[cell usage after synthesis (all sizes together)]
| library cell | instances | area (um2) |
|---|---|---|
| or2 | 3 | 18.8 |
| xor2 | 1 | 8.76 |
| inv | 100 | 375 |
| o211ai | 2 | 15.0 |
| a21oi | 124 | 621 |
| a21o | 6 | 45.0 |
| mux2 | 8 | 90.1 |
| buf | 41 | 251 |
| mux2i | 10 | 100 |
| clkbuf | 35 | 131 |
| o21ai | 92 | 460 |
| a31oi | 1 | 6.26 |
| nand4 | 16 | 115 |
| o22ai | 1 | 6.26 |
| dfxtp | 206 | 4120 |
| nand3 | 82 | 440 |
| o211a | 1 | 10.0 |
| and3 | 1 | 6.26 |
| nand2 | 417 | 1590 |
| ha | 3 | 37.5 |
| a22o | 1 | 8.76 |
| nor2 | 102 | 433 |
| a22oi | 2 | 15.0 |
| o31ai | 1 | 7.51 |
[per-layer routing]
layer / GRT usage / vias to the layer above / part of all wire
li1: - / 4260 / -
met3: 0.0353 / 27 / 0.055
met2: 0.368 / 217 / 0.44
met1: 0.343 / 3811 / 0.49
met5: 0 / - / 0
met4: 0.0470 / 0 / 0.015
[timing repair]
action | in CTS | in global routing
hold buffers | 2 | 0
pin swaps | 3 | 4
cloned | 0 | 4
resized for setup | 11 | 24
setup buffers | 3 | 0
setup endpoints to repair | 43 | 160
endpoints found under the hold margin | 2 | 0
--- src/rtl/uart_pkg.sv ---
// Shared UART definitions: receive FSM states, default oversampling and baud divider helper.
package uart_pkg;

  typedef enum logic [2:0] {
    IDLE,
    START,
    DATA,
    PARITY,
    STOP,
    BREAK
  } rx_state_t;

  localparam int unsigned OVERSAMPLE_DFLT = 16;

  // Clocks per oversample tick, truncated.
  function automatic int unsigned baud_div(input int unsigned clk_freq,
                                           input int unsigned baud,
                                           input int unsigned oversample);
    return clk_freq / (baud * oversample);
  endfunction

endpackage

--- src/rtl/baud_tick_gen.sv ---
// Oversample tick generator: one-cycle tick every DIV clocks, phase reset by restart.
module baud_tick_gen
  import uart_pkg::*;
#(
  parameter int unsigned CLK_FREQ   = 50_000_000,
  parameter int unsigned BAUD       = 115200,
  parameter int unsigned OVERSAMPLE = OVERSAMPLE_DFLT
) (
  input  logic clk,
  input  logic rst,
  input  logic restart,
  output logic tick
);

  localparam int unsigned DIV = baud_div(CLK_FREQ, BAUD, OVERSAMPLE);
  localparam int unsigned CW  = (DIV > 1) ? $clog2(DIV) : 1;

  logic [CW-1:0] cnt;

  always_ff @(posedge clk) begin
    if (!rst) begin
      cnt  <= '0;
      tick <= 1'b0;
    end else if (restart) begin
      cnt  <= '0;
      tick <= 1'b0;
    end else if (cnt == CW'(DIV - 1)) begin
      cnt  <= '0;
      tick <= 1'b1;
    end else begin
      cnt  <= cnt + 1'b1;
      tick <= 1'b0;
    end
  end

endmodule

--- src/rtl/uart_rx_byte.sv ---
// UART byte receiver: 2-flop sync, 16x majority-vote framing, valid/ready holding register, rx LED.
// Define UART_PARITY_EN for 8E1 framing (even parity bit between D7 and stop).
module uart_rx_byte
  import uart_pkg::*;
#(
  parameter int unsigned CLK_FREQ   = 50_000_000,
  parameter int unsigned BAUD       = 115200,
  parameter int unsigned OVERSAMPLE = OVERSAMPLE_DFLT,
  parameter int unsigned LED_HOLD   = 2_500_000
) (
  input  logic       clk,
  input  logic       rst,
  input  logic       rx,
  output logic [7:0] rx_data,
  output logic       rx_valid,
  input  logic       rx_ready,
  output logic       frame_err,
  output logic       overrun,
  output logic       parity_err,
  output logic       led_rx
);

  localparam int unsigned TW = $clog2(OVERSAMPLE);
  localparam int unsigned LW = $clog2(LED_HOLD + 1);
  localparam logic [TW-1:0] T_LO  = TW'(OVERSAMPLE / 2 - 1);
  localparam logic [TW-1:0] T_MID = TW'(OVERSAMPLE / 2);
  localparam logic [TW-1:0] T_HI  = TW'(OVERSAMPLE / 2 + 1);
  localparam logic [TW-1:0] T_END = TW'(OVERSAMPLE - 1);

`ifdef UART_PARITY_EN
  localparam rx_state_t AFTER_DATA = PARITY;
`else
  localparam rx_state_t AFTER_DATA = STOP;
`endif

  logic          rx_meta;
  logic          rxs;
  rx_state_t     state;
  logic [TW-1:0] tick_cnt;
  logic [2:0]    bit_cnt;
  logic [7:0]    shreg;
  logic          s_lo;
  logic          s_mid;
  logic          tick;
  logic          restart_c;
  logic          vote_c;
  logic          vote_pt_c;
  logic          bit_end_c;
  logic          par_ok_c;
  logic          byte_done_c;
  logic [LW-1:0] led_cnt;

  baud_tick_gen #(
    .CLK_FREQ  (CLK_FREQ),
    .BAUD      (BAUD),
    .OVERSAMPLE(OVERSAMPLE)
  ) u_tick (
    .clk    (clk),
    .rst    (rst),
    .restart(restart_c),
    .tick   (tick)
  );

  assign restart_c   = (state == IDLE) && !rxs;
  assign vote_c      = (s_lo & s_mid) | (s_lo & rxs) | (s_mid & rxs);
  assign vote_pt_c   = tick && (tick_cnt == T_HI);
  assign bit_end_c   = tick && (tick_cnt == T_END);
  assign byte_done_c = (state == STOP) && vote_pt_c && vote_c && par_ok_c;

`ifdef UART_PARITY_EN
  logic par_bit;
  assign par_ok_c = (par_bit == ^shreg);
`else
  assign par_ok_c   = 1'b1;
  assign parity_err = 1'b0;
`endif

  // Synchroniser, bit timing and framing FSM.
  always_ff @(posedge clk) begin
    if (!rst) begin
      rx_meta   <= 1'b1;
      rxs       <= 1'b1;
      state     <= IDLE;
      tick_cnt  <= '0;
      bit_cnt   <= '0;
      shreg     <= '0;
      s_lo      <= 1'b1;
      s_mid     <= 1'b1;
      frame_err <= 1'b0;
`ifdef UART_PARITY_EN
      par_bit    <= 1'b0;
      parity_err <= 1'b0;
`endif
    end else begin
      rx_meta   <= rx;
      rxs       <= rx_meta;
      frame_err <= 1'b0;
`ifdef UART_PARITY_EN
      parity_err <= 1'b0;
`endif
      if (state != IDLE && tick) begin
        tick_cnt <= (tick_cnt == T_END) ? '0 : tick_cnt + 1'b1;
        if (tick_cnt == T_LO)  s_lo  <= rxs;
        if (tick_cnt == T_MID) s_mid <= rxs;
      end
      case (state)
        IDLE: begin
          if (!rxs) begin
            state    <= START;
            tick_cnt <= '0;
          end
        end
        START: begin
          if (vote_pt_c && vote_c) begin
            state <= IDLE;
          end else if (bit_end_c) begin
            state   <= DATA;
            bit_cnt <= '0;
          end
        end
        DATA: begin
          if (vote_pt_c) shreg <= {vote_c, shreg[7:1]};
          if (bit_end_c) begin
            bit_cnt <= bit_cnt + 3'd1;
            if (bit_cnt == 3'd7) state <= AFTER_DATA;
          end
        end
        PARITY: begin
`ifdef UART_PARITY_EN
          if (vote_pt_c) par_bit <= vote_c;
          if (bit_end_c) state <= STOP;
`else
          state <= STOP;
`endif
        end
        STOP: begin
          // Re-arm at the stop vote so the next start edge is never missed.
          if (vote_pt_c) begin
`ifdef UART_PARITY_EN
            parity_err <= ~par_ok_c;
`endif
            if (vote_c) begin
              state <= IDLE;
            end else begin
              frame_err <= 1'b1;
              state     <= BREAK;
            end
          end
        end
        BREAK: begin
          if (rxs) state <= IDLE;
        end
        default: state <= IDLE;
      endcase
    end
  end

  // Holding register, overrun detection and LED stretcher.
  always_ff @(posedge clk) begin
    if (!rst) begin
      rx_data  <= '0;
      rx_valid <= 1'b0;
      overrun  <= 1'b0;
      led_cnt  <= '0;
      led_rx   <= 1'b0;
    end else begin
      overrun <= 1'b0;
      if (byte_done_c) begin
        if (!rx_valid || rx_ready) begin
          rx_data  <= shreg;
          rx_valid <= 1'b1;
        end else begin
          overrun <= 1'b1;
        end
      end else if (rx_valid && rx_ready) begin
        rx_valid <= 1'b0;
      end
      if (rx_valid && rx_ready) begin
        led_cnt <= LW'(LED_HOLD - 1);
        led_rx  <= 1'b1;
      end else if (led_cnt != '0) begin
        led_cnt <= led_cnt - 1'b1;
      end else begin
        led_rx <= 1'b0;
      end
    end
  end

endmodule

______________________________

When a line above contains the string "layer", copy that line.

[per-layer routing]
layer / GRT usage / vias to the layer above / part of all wire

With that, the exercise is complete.